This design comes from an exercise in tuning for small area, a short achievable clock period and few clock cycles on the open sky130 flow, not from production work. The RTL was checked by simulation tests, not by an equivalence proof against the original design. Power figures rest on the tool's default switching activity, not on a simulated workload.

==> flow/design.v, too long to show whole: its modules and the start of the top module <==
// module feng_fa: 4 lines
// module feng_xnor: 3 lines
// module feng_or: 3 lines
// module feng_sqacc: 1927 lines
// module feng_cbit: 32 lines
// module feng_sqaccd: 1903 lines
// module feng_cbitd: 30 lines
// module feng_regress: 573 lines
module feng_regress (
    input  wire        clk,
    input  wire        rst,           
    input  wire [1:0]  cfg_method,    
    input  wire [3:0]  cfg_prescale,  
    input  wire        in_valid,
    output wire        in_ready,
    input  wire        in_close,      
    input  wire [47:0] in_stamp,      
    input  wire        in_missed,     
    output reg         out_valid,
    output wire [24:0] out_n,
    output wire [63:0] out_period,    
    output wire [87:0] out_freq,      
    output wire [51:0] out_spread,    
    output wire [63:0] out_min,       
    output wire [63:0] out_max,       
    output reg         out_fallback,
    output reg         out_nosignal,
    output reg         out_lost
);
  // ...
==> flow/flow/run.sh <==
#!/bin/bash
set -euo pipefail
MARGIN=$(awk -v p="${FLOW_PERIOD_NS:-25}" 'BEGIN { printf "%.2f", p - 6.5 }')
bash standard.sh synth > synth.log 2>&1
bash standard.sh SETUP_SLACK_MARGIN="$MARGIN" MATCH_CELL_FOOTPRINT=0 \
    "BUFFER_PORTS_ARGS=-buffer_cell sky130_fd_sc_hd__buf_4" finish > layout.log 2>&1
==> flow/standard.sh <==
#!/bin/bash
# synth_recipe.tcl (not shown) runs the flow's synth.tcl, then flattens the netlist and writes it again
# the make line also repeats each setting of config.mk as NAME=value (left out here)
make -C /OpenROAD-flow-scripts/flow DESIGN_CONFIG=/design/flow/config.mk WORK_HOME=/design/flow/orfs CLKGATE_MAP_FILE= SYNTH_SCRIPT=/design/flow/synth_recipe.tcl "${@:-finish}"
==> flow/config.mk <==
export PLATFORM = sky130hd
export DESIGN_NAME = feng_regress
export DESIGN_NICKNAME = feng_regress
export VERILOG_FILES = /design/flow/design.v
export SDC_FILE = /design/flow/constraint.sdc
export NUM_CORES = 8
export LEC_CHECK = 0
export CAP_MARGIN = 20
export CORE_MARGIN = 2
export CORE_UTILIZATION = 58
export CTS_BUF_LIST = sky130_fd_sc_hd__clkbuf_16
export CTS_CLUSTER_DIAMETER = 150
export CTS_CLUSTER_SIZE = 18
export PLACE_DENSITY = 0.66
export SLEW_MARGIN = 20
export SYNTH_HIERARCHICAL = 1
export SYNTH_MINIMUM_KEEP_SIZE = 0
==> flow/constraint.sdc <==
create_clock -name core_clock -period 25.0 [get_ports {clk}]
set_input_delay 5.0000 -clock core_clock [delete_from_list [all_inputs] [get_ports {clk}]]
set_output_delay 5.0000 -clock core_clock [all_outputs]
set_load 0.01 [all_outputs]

...

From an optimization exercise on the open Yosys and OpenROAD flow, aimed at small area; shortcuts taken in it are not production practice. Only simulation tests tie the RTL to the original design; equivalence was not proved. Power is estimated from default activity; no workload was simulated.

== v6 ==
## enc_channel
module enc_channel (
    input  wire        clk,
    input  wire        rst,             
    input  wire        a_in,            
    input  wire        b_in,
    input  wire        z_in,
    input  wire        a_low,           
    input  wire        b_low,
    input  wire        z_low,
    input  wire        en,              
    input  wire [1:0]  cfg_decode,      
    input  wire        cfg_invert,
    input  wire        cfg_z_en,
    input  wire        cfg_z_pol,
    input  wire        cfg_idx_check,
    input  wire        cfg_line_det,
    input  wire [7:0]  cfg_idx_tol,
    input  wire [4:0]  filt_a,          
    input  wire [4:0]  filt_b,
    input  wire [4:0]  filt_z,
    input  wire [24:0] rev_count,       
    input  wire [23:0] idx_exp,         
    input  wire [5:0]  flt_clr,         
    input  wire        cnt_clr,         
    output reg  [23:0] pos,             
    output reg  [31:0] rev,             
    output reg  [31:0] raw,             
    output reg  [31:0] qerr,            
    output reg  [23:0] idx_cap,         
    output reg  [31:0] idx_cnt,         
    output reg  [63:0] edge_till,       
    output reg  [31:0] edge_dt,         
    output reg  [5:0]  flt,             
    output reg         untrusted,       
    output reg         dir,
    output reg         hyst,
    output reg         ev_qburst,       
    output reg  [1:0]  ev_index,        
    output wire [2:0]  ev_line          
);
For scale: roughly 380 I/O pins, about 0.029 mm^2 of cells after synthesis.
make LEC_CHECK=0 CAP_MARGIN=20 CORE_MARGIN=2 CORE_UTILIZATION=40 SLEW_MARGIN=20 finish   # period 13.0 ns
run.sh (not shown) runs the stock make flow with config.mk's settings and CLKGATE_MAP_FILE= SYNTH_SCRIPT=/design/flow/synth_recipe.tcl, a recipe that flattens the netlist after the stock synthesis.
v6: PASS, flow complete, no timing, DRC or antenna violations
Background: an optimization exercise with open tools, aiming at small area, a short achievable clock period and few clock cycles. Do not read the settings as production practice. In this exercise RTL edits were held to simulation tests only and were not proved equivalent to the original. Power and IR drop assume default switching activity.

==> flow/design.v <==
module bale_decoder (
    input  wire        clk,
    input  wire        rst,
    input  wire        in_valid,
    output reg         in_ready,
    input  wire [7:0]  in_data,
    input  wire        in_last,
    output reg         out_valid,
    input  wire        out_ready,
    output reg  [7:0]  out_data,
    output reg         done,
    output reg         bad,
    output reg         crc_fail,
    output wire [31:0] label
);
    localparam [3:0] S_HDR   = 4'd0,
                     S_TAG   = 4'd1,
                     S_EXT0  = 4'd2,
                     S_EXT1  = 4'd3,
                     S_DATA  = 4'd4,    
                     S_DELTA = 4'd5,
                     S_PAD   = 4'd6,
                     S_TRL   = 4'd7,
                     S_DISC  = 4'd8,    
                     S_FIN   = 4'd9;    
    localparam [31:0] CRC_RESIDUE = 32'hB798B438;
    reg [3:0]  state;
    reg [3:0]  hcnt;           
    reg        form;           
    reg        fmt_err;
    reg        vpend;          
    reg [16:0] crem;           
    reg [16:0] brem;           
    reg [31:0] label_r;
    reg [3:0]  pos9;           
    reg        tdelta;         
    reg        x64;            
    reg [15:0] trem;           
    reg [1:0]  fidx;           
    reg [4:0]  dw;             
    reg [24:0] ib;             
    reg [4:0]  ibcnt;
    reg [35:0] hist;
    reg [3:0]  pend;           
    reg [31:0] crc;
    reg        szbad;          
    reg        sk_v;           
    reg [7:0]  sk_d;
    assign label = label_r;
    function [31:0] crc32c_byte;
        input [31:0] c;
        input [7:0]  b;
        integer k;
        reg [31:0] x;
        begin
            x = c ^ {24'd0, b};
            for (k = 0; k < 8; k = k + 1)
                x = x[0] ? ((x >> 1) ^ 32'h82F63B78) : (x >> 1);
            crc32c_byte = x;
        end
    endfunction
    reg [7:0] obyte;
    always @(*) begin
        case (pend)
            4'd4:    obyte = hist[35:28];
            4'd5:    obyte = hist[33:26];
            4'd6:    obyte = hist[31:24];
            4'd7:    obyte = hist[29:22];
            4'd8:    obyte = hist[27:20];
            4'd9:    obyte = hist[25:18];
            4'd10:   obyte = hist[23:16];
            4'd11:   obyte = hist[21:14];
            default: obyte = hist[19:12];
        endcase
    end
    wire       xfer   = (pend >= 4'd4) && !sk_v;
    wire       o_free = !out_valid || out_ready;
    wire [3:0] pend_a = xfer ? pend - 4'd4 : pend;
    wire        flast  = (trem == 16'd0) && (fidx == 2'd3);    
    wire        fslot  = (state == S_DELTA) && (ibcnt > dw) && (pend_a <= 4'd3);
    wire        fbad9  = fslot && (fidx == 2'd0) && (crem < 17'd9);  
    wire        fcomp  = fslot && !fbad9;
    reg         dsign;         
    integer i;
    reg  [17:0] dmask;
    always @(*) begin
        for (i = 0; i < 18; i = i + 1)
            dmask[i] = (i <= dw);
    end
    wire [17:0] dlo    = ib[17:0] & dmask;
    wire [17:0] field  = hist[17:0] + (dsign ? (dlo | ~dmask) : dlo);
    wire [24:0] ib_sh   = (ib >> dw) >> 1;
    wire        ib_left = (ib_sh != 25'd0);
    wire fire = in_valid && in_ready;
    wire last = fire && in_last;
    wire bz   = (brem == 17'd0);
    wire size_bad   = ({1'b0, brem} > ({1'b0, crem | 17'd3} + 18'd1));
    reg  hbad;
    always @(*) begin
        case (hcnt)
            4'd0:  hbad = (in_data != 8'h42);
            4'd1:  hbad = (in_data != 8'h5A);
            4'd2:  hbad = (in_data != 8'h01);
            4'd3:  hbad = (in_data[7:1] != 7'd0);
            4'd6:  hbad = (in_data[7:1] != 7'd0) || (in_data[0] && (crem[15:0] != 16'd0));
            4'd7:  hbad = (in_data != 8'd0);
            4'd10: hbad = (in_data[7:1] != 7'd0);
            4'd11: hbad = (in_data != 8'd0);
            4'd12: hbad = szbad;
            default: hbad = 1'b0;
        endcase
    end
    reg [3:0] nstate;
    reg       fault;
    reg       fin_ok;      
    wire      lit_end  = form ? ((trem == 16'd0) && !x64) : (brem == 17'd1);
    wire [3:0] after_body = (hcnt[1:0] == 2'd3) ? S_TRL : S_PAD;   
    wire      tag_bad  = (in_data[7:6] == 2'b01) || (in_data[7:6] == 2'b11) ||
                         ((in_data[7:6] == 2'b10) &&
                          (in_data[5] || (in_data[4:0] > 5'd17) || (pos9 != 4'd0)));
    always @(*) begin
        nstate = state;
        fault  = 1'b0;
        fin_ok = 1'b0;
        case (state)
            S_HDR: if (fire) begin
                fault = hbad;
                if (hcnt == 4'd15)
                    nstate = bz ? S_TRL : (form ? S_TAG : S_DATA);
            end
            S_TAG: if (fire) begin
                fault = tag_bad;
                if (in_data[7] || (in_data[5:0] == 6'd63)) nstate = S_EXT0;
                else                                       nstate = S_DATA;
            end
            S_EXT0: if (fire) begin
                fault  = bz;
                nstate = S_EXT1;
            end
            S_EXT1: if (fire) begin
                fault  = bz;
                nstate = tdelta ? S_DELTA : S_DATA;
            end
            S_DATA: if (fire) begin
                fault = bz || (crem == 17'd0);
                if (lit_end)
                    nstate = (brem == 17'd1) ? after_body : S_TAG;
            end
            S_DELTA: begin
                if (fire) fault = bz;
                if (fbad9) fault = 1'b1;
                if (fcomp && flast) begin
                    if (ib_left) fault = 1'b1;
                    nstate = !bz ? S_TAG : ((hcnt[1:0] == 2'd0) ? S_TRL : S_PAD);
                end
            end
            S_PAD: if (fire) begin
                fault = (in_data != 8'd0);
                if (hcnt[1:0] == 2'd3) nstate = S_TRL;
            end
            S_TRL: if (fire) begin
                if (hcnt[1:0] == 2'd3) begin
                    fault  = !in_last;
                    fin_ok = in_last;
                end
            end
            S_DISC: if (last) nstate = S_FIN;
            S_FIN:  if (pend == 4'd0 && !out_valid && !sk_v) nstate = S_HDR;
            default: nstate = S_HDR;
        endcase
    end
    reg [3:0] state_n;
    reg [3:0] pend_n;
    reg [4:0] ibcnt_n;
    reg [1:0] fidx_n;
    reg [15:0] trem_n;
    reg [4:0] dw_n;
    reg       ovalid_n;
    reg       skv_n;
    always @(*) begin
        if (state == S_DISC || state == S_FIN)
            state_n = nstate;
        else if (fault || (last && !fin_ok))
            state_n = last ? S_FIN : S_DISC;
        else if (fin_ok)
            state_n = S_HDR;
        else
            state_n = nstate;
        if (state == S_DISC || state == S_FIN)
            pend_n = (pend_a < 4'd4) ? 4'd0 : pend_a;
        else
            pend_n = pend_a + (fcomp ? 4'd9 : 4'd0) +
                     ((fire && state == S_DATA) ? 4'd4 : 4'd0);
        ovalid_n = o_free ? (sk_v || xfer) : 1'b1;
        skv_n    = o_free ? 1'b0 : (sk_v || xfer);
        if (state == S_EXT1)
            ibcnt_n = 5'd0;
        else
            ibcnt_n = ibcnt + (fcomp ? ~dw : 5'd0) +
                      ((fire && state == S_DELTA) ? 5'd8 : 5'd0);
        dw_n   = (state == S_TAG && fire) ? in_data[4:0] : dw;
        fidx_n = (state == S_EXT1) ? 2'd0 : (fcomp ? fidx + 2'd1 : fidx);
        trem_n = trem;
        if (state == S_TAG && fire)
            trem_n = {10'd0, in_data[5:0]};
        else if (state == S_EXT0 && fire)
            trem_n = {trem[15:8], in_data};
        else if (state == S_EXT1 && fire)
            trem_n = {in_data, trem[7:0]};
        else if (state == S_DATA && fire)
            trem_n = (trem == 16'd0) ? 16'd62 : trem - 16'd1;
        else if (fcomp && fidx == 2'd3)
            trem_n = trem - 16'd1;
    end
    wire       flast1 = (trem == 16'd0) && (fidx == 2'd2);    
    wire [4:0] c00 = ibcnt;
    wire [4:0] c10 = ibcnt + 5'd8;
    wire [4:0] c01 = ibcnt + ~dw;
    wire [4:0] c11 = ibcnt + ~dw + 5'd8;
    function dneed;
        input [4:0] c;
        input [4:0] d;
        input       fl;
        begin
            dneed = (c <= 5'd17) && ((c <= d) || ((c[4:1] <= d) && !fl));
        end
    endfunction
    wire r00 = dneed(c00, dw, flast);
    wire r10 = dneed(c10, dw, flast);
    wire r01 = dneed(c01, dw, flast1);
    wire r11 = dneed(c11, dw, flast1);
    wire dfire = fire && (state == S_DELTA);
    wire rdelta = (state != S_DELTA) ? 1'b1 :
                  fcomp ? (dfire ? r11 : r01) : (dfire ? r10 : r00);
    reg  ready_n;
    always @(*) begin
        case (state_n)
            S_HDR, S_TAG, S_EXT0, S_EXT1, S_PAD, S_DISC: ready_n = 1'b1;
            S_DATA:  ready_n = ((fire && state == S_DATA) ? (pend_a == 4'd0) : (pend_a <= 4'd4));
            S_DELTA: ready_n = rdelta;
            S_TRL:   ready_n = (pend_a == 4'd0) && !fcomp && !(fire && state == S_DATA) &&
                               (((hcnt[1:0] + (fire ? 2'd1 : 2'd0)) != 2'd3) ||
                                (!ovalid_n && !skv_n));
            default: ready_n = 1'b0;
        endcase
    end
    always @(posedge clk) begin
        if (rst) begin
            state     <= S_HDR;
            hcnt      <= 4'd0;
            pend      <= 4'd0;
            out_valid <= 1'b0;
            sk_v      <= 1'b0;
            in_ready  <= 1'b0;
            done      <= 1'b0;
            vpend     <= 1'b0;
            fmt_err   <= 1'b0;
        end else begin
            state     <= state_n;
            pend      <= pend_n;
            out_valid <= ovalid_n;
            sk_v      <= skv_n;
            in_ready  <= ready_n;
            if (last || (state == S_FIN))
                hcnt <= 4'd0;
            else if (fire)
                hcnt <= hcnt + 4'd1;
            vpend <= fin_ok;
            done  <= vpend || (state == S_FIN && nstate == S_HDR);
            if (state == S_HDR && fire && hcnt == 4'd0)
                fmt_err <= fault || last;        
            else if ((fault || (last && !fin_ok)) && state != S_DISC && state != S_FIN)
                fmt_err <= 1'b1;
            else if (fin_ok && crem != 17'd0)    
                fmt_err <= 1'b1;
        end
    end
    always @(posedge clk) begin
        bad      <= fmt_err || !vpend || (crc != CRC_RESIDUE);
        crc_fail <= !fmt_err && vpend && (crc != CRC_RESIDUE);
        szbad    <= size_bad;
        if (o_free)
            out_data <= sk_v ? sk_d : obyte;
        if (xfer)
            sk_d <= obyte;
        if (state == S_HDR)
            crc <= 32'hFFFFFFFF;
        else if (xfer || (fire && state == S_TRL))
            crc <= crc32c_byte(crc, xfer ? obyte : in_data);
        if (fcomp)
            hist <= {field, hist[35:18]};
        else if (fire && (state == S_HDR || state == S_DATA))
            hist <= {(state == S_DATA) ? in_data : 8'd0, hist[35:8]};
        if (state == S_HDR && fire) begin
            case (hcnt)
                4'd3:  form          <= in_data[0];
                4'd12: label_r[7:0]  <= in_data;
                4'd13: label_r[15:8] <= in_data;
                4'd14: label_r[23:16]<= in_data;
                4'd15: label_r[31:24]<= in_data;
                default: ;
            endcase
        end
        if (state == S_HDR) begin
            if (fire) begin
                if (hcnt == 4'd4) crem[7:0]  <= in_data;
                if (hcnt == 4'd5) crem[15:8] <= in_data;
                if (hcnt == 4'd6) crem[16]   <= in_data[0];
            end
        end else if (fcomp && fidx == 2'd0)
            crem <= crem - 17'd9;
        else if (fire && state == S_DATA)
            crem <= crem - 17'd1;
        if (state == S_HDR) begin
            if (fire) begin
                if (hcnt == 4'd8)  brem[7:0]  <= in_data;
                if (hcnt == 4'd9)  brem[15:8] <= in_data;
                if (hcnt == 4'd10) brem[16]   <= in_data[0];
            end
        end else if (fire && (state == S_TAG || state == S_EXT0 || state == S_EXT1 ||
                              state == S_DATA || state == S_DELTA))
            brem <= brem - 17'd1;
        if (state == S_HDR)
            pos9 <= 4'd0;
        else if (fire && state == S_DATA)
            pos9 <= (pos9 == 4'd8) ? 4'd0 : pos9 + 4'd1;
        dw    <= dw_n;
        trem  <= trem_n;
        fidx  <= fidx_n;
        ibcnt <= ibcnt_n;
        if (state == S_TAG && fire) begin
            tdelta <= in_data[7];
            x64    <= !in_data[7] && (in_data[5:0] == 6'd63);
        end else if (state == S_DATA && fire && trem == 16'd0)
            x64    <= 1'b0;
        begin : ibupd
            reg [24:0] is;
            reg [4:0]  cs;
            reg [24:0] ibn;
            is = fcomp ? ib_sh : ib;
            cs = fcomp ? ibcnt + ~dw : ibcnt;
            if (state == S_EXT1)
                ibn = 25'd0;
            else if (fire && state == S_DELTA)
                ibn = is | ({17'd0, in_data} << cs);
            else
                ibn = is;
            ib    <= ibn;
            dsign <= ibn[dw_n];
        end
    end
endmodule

_Assignment_
Please copy the lines above from the line with "S_EXT0: if (fire) begin" up to and including the line with "in_data[4:0] : dw;", exactly as written and with nothing else.

_Solution_
            S_EXT0: if (fire) begin
                fault  = bz;
                nstate = S_EXT1;
            end
            S_EXT1: if (fire) begin
                fault  = bz;
                nstate = tdelta ? S_DELTA : S_DATA;
            end
            S_DATA: if (fire) begin
                fault = bz || (crem == 17'd0);
                if (lit_end)
                    nstate = (brem == 17'd1) ? after_body : S_TAG;
            end
            S_DELTA: begin
                if (fire) fault = bz;
                if (fbad9) fault = 1'b1;
                if (fcomp && flast) begin
                    if (ib_left) fault = 1'b1;
                    nstate = !bz ? S_TAG : ((hcnt[1:0] == 2'd0) ? S_TRL : S_PAD);
                end
            end
            S_PAD: if (fire) begin
                fault = (in_data != 8'd0);
                if (hcnt[1:0] == 2'd3) nstate = S_TRL;
            end
            S_TRL: if (fire) begin
                if (hcnt[1:0] == 2'd3) begin
                    fault  = !in_last;
                    fin_ok = in_last;
                end
            end
            S_DISC: if (last) nstate = S_FIN;
            S_FIN:  if (pend == 4'd0 && !out_valid && !sk_v) nstate = S_HDR;
            default: nstate = S_HDR;
        endcase
    end
    reg [3:0] state_n;
    reg [3:0] pend_n;
    reg [4:0] ibcnt_n;
    reg [1:0] fidx_n;
    reg [15:0] trem_n;
    reg [4:0] dw_n;
    reg       ovalid_n;
    reg       skv_n;
    always @(*) begin
        if (state == S_DISC || state == S_FIN)
            state_n = nstate;
        else if (fault || (last && !fin_ok))
            state_n = last ? S_FIN : S_DISC;
        else if (fin_ok)
            state_n = S_HDR;
        else
            state_n = nstate;
        if (state == S_DISC || state == S_FIN)
            pend_n = (pend_a < 4'd4) ? 4'd0 : pend_a;
        else
            pend_n = pend_a + (fcomp ? 4'd9 : 4'd0) +
                     ((fire && state == S_DATA) ? 4'd4 : 4'd0);
        ovalid_n = o_free ? (sk_v || xfer) : 1'b1;
        skv_n    = o_free ? 1'b0 : (sk_v || xfer);
        if (state == S_EXT1)
            ibcnt_n = 5'd0;
        else
            ibcnt_n = ibcnt + (fcomp ? ~dw : 5'd0) +
                      ((fire && state == S_DELTA) ? 5'd8 : 5'd0);
        dw_n   = (state == S_TAG && fire) ? in_data[4:0] : dw;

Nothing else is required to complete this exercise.